Esta semana se perfila como un periodo de alta conflictividad social en el país, particularmente en la ciudad de La Paz, donde distintos sectores se movilizan con demandas específicas dirigidas al Gobierno. Choferes, maestros e interculturales han confirmado la realización de marchas, cada uno respaldado por su propio pliego petitorio, en el que exigen soluciones a problemáticas que consideran desatendidas por las autoridades.
En paralelo, el dirigente de la Central Obrera Boliviana (COB), Mario Argollo, anunció la convocatoria a un cabildo nacional que se llevará a cabo el próximo 1 de mayo en la ciudad de El Alto, en conmemoración del Día del Trabajador. Según explicó, esta iniciativa ha sido socializada con diversos sectores, tanto afiliados como no afiliados al ente matriz, logrando una amplia aceptación y respaldo.
Argollo detalló que las organizaciones participantes llegarán al cabildo mediante marchas y otras formas de movilización, con el objetivo de consolidar una postura conjunta frente a las políticas gubernamentales. En este espacio, se pretende definir acciones concretas en rechazo a las medidas económicas y ajustes implementados por el Gobierno, así como reafirmar la demanda de un incremento salarial.
El dirigente también cuestionó la respuesta de las autoridades a las demandas laborales, señalando que, en su criterio, cerca del 80% de las solicitudes han sido rechazadas, mientras que el restante 20% no ha recibido una respuesta clara, lo que ha generado mayor malestar entre los trabajadores.
En cuanto a las protestas, el sector del transporte se mantiene en estado de emergencia debido a la persistente problemática del abastecimiento de combustibles, especialmente el diésel. La reaparición de largas filas en estaciones de servicio ha intensificado el descontento de los choferes, quienes consideran que la situación afecta directamente su fuente de ingresos.

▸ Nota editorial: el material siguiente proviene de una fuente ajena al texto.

What follows belongs to an exercise in optimizing a design on an open flow for small area; a production flow would make more cautious choices.
RTL that was checked went through simulation tests only; none was proved equivalent to the original.
Power and IR drop assume default switching activity.

// dram_addrmap
module dram_addrmap (
    input  wire         clk,
    input  wire         rst,
    input  wire         cfg_we,
    input  wire [16:0]  cfg_geom,
    output reg          cfg_err,
    output wire         ag_valid,
    output wire [16:0]  ag_geom,
    output wire         mstr_half,
    output wire [1:0]   mstr_ranks,
    output wire [11:0]  map_bg,
    output wire [53:0]  map_col,
    output wire [17:0]  map_bank,
    output wire [107:0] map_row,
    output wire [5:0]   map_rank,
    input  wire         req_valid,
    input  wire [37:0]  req_addr,
    input  wire [1:0]   req_size,
    output wire         rsp_valid,
    output wire [1:0]   rsp_fault,
    output wire         rsp_rank,
    output wire [1:0]   rsp_bg,
    output wire [2:0]   rsp_bank,
    output wire [17:0]  rsp_row,
    output wire [11:0]  rsp_col,
    output wire [1:0]   rsp_lane
);
    localparam [5:0] DISABLED = 6'h3F;
    localparam [1:0] F_OK = 2'd0, F_MISALIGNED = 2'd1, F_NOT_READY = 2'd2, F_RANGE = 2'd3;
    wire legal;
    addrmap_cfg u_chk (.cfg_geom(cfg_geom), .legal(legal));
    reg [2:0] g_x;           
    reg       g_b;
    reg [1:0] g_g;
    reg       r4, r1, r0;
    reg       g_k;
    reg       g_h;
    wire ld   = !rst && cfg_we && legal;
    wire hold = !rst && !(cfg_we && legal);
  ...
Settings: LEC_CHECK=0, ABC_AREA=1, CAP_MARGIN=20, CELL_PAD_IN_SITES_DETAIL_PLACEMENT=2, CELL_PAD_IN_SITES_GLOBAL_PLACEMENT=2, CORE_AREA=5 5 155 155, DIE_AREA=0 0 160 160, PLACE_DENSITY=0.35, SLEW_MARGIN=20, SYNTH_HIERARCHICAL=1; clock period 7.0 ns.
standard.sh (not shown) runs the stock make flow with config.mk's settings and CLKGATE_MAP_FILE= SYNTH_SCRIPT=/design/flow/synth_recipe.tcl, a recipe that flattens the netlist after the stock synthesis.
==> flow/flow/run.sh <==
#!/bin/bash
# Layout flow: the standard ORFS flow (standard.sh) with these changes:
#  - synthesis maps the logic with an area-oriented ABC script (abc.script)
#    in place of ORFS's; everything else in synthesis, including the
#    flip-flop mapping and the standard flow's flatten and rename steps, is unchanged,
#    but adders are not pulled out into full- and half-adder cells first;
#  - the port buffers are the smallest buffer, sky130_fd_sc_hd__buf_1;
#  - clock tree synthesis adds no dummy loads, uses clkbuf_8 buffers, and
#    clusters the flip-flops in groups of up to 64;
#  - one tie cell drives all constant-1 outputs, one all constant-0 outputs.
# Each tool's output goes to a log file in the work folder.
set -euo pipefail
W=$PWD
F=$W/flow

# synthesis script: the standard flow's, with yosys's abc command given our ABC script
{
  head -n 1 synth_recipe.tcl
  cat <<EOF
proc abc {args} {
  set a {}
  set skip 0
  foreach x \$args {
    if {\$skip} { set skip 0; lappend a $F/abc.script; continue }
    if {\$x eq "-script"} { set skip 1 }
    lappend a \$x
  }
  yosys abc {*}\$a
}
proc extract_fa {args} {}
EOF
  tail -n +2 synth_recipe.tcl
} > my_synth.tcl

sed "s|SYNTH_SCRIPT=[^ ]*|SYNTH_SCRIPT=$W/my_synth.tcl|" standard.sh > my_standard.sh
grep -q "SYNTH_SCRIPT=$W/my_synth.tcl" my_standard.sh

export BUFFER_PORTS_ARGS="-buffer_cell sky130_fd_sc_hd__buf_1"
export CTS_ARGS="-sink_clustering_enable -sink_clustering_size 64 -sink_clustering_max_diameter 400 -repair_clock_nets -dont_use_dummy_load -buf_list {sky130_fd_sc_hd__clkbuf_8}"
export SKIP_REPAIR_TIE_FANOUT=1
bash my_standard.sh > flow.log 2>&1
==> flow/flow/abc.script <==
strash
dc2
dch -f
amap
Edit:
--- a/flow/design.v
+++ b/flow/design.v
@@ -11,16 +11,19 @@
                    (bg <= 2'd2) &&
                    (rows >= 5'd14) && (rows <= 5'd18);
 endmodule
 module dm_aoi222 (input wire a1, a2, b1, b2, c1, c2, output wire y);
     assign y = ~((a1 & a2) | (b1 & b2) | (c1 & c2));
 endmodule
 module dm_aoi22 (input wire a1, a2, b1, b2, output wire y);
     assign y = ~((a1 & a2) | (b1 & b2));
+endmodule
+module dm_inv (input wire a, output wire y);
+    assign y = ~a;
 endmodule
 module dm_nand2 (input wire a, b, output wire y);
     assign y = ~(a & b);
 endmodule
 module dm_nand3 (input wire a, b, c, output wire y);
     assign y = ~(a & b & c);
 endmodule
 module dm_nand4 (input wire a, b, c, d, output wire y);
@@ -175,60 +178,69 @@
         rv        <= !rst && req_valid && !mis;
         a[0]      <= !rst && req_valid && (req_addr[0] || mis);
         a[37:1]   <= req_addr[37:1];
     end
     assign rsp_valid = rv | a[0];
     wire       hb = ~g_h;
     wire [1:0] s1 = {1'b0, hb} + g_g;
     wire [3:0] s3 = {3'b0, hb} + {1'b0, g_x};
-    wire [3:0] sc = 4'd1 << s1;                         
-    wire [2:0] sp = (s3 >= 4'd6) ? 3'b100 : (s3 >= 4'd3) ? 3'b010 : 3'b001;    
-    wire [2:0] sq = (s3 == 4'd0 || s3 == 4'd3 || s3 == 4'd6) ? 3'b001 :
-                    (s3 == 4'd1 || s3 == 4'd4 || s3 == 4'd7) ? 3'b010 : 3'b100;  
+    wire [3:0] sc_n = ~(4'd1 << s1);                    
+    wire [2:0] sp_n = ~((s3 >= 4'd6) ? 3'b100 : (s3 >= 4'd3) ? 3'b010 : 3'b001);   
+    wire [2:0] sq_n = ~((s3 == 4'd0 || s3 == 4'd3 || s3 == 4'd6) ? 3'b001 :
+                        (s3 == 4'd1 || s3 == 4'd4 || s3 == 4'd7) ? 3'b010 : 3'b100);  
+    wire [3:0] sc;
+    wire [2:0] sp, sq;
+    generate
+        for (i = 0; i < 4; i = i + 1) begin : gsc
+            dm_inv u (.a(sc_n[i]), .y(sc[i]));
+        end
+        for (i = 0; i < 3; i = i + 1) begin : gspq
+            dm_inv up (.a(sp_n[i]), .y(sp[i]));
+            dm_inv uq (.a(sq_n[i]), .y(sq[i]));
+        end
+    endgenerate
     wire [4:0] sr = 5'd1 << g_r;                        
     wire [3:0] ncm = ~{g_c == 3'd4, g_c >= 3'd3, g_c >= 3'd2, g_c != 3'd0};    
     wire [3:0] rm  = {g_r == 3'd4, g_r >= 3'd3, g_r >= 3'd2, g_r != 3'd0};      
     assign rsp_lane     = {hb & a[1], a[0]};
     assign rsp_col[2:0] = g_h ? a[3:1] : a[4:2];
     assign rsp_bg       = {g_g[1], g_g != 2'd0} & (g_h ? a[5:4] : a[6:5]);
     generate
         for (i = 0; i < 9; i = i + 1) begin : gcol
             if (i < 5) begin : u
                 dm_pick4 p (.s(sc), .d(a[4+i +: 4]), .y(rsp_col[3+i]));
             end else begin : m
                 dm_pick4m p (.nm(ncm[i-5]), .s(sc), .d(a[4+i +: 4]), .y(rsp_col[3+i]));
             end
         end
     endgenerate
-    wire [31:0] nt;      
-    wire [29:0] rx;      
+    wire [23:0] nt;      
+    wire [21:0] rx;      
     generate
         for (i = 0; i < 24; i = i + 1) begin : grA
             dm_aoi222 g (.a1(sp[0]), .a2(a[8+i]), .b1(sp[1]), .b2(a[11+i]),
                          .c1(sp[2]), .c2(a[14+i]), .y(nt[i]));
         end
-        for (i = 24; i < 27; i = i + 1) begin : grA2
-            dm_aoi22 g (.a1(sp[0]), .a2(a[8+i]), .b1(sp[1]), .b2(a[11+i]), .y(nt[i]));
-        end
-        for (i = 27; i < 30; i = i + 1) begin : grA3
-            dm_nand2 g (.a(sp[0]), .b(a[8+i]), .y(nt[i]));
-        end
-        assign nt[31:30] = 2'b11;
-        for (i = 0; i < 28; i = i + 1) begin : grB
+        for (i = 0; i < 22; i = i + 1) begin : grB
             dm_aoi222 g (.a1(sq[0]), .a2(nt[i]), .b1(sq[1]), .b2(nt[i+1]),
                          .c1(sq[2]), .c2(nt[i+2]), .y(rx[i]));
         end
-        dm_aoi221 grB28 (.a1(sq[0]), .a2(nt[28]), .b1(sq[1]), .b2(nt[29]), .c(sq[2]), .y(rx[28]));
-        dm_aoi211 grB29 (.a1(sq[0]), .a2(nt[29]), .b(sq[1]), .c(sq[2]), .y(rx[29]));
     endgenerate
     assign rsp_bank = g_b ? rx[2:0] : {1'b0, rx[2:1]};
     assign rsp_row  = {rm & rx[20:17], rx[16:3]};
     wire rank_bit;
     dm_pick5 u_rank (.s(sr), .d(rx[21:17]), .y(rank_bit));
     assign rsp_rank = rank_bit;
     wire [3:0] gle = {~g_r[2], ~(g_r[2] | (g_r[1] & g_r[0])), ~(g_r[2] | g_r[1]), g_r == 3'd0};
-    wire above = |rx[29:22] | |(gle & rx[21:18]);
+    reg  [7:0] th;                                      
+    integer k;
+    always @(*)
+        for (k = 0; k < 8; k = k + 1)
+            th[k] = (s3 <= k);
+    wire above_hi;
+    dm_pick8 u_above (.s(th), .d(a[37:30]), .y(above_hi));
+    wire above = above_hi | |(gle & rx[21:18]);
     wire out_range = above | (~g_k & rank_bit);
     assign rsp_fault = !rv       ? F_MISALIGNED :
                        !g_v      ? F_NOT_READY  :
                        out_range ? F_RANGE      : F_OK;
 endmodule
Hold slack gains 0.072 ns.
Clock power went down by about 2%.
Fmax went down by about 0.8%.
Total power went down by 2.0%.
Die area is unchanged.
Via count went down by 3.0%.
Final cell count barely changes.
Global-route usage went down by 0.29 points.
Area after synthesis went down by about 0.66%.
Critical path depth went down by 5.
Routed wire length went down by 2.8%.
Final area went down by about 3%.
Only the layout flow was run in the first run of this note; the RTL was not checked for function there.

## port drivers added, routing unchanged
The results above use ideal ports. As a check the final layouts listed here were re-extracted and re-timed, cells and wires unchanged.
Step 1 (the two cells are an assumption about what drives the block):
set clk [get_ports {clk}]
set_driving_cell -lib_cell sky130_fd_sc_hd__clkbuf_16 $clk
set_driving_cell -lib_cell sky130_fd_sc_hd__buf_2 [delete_from_list [all_inputs] $clk]
Step 2 times the ports against the registers' clock, not the clock port: input delays grow and output delays shrink by t, the midpoint of the rising clock arrivals with the driver on.
a / b / c = ideal / step 1 / step 2; a / b = the first two.
run	shift t [ns]	setup slack, ns	worst hold slack (ns)	worst data-port slew with drivers (ns)
the first run	0.349	0.761 / 0.727 / 1.075	0.584 / 0.584 / 0.584	0.06
the second run	0.351	0.712 / 0.676 / 1.027	0.656 / 0.656 / 0.656	0.05
After both steps setup and hold are still met in every run listed.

A esta tensión se suman las organizaciones sociales del norte de La Paz, que han anunciado un bloqueo indefinido de caminos a partir de este lunes. Los dirigentes locales han advertido sobre una posible radicalización de las medidas de presión y han recomendado a la población abastecerse de productos básicos, ante el riesgo de interrupciones en el tránsito y el suministro.
Los choferes que operan en esta región también han decidido sumarse a los bloqueos, no solo en protesta por la escasez de combustible, sino también para exigir mejoras en el estado de las carreteras y compensaciones por los daños ocasionados, que atribuyen a la baja calidad de la gasolina.
Por su parte, el sector del Magisterio ha optado por romper el diálogo con el Gobierno, argumentando la falta de atención a su pliego petitorio. Entre sus principales demandas se encuentran el incremento salarial y la regularización de ítems, aspectos que consideran fundamentales para mejorar las condiciones laborales de los docentes.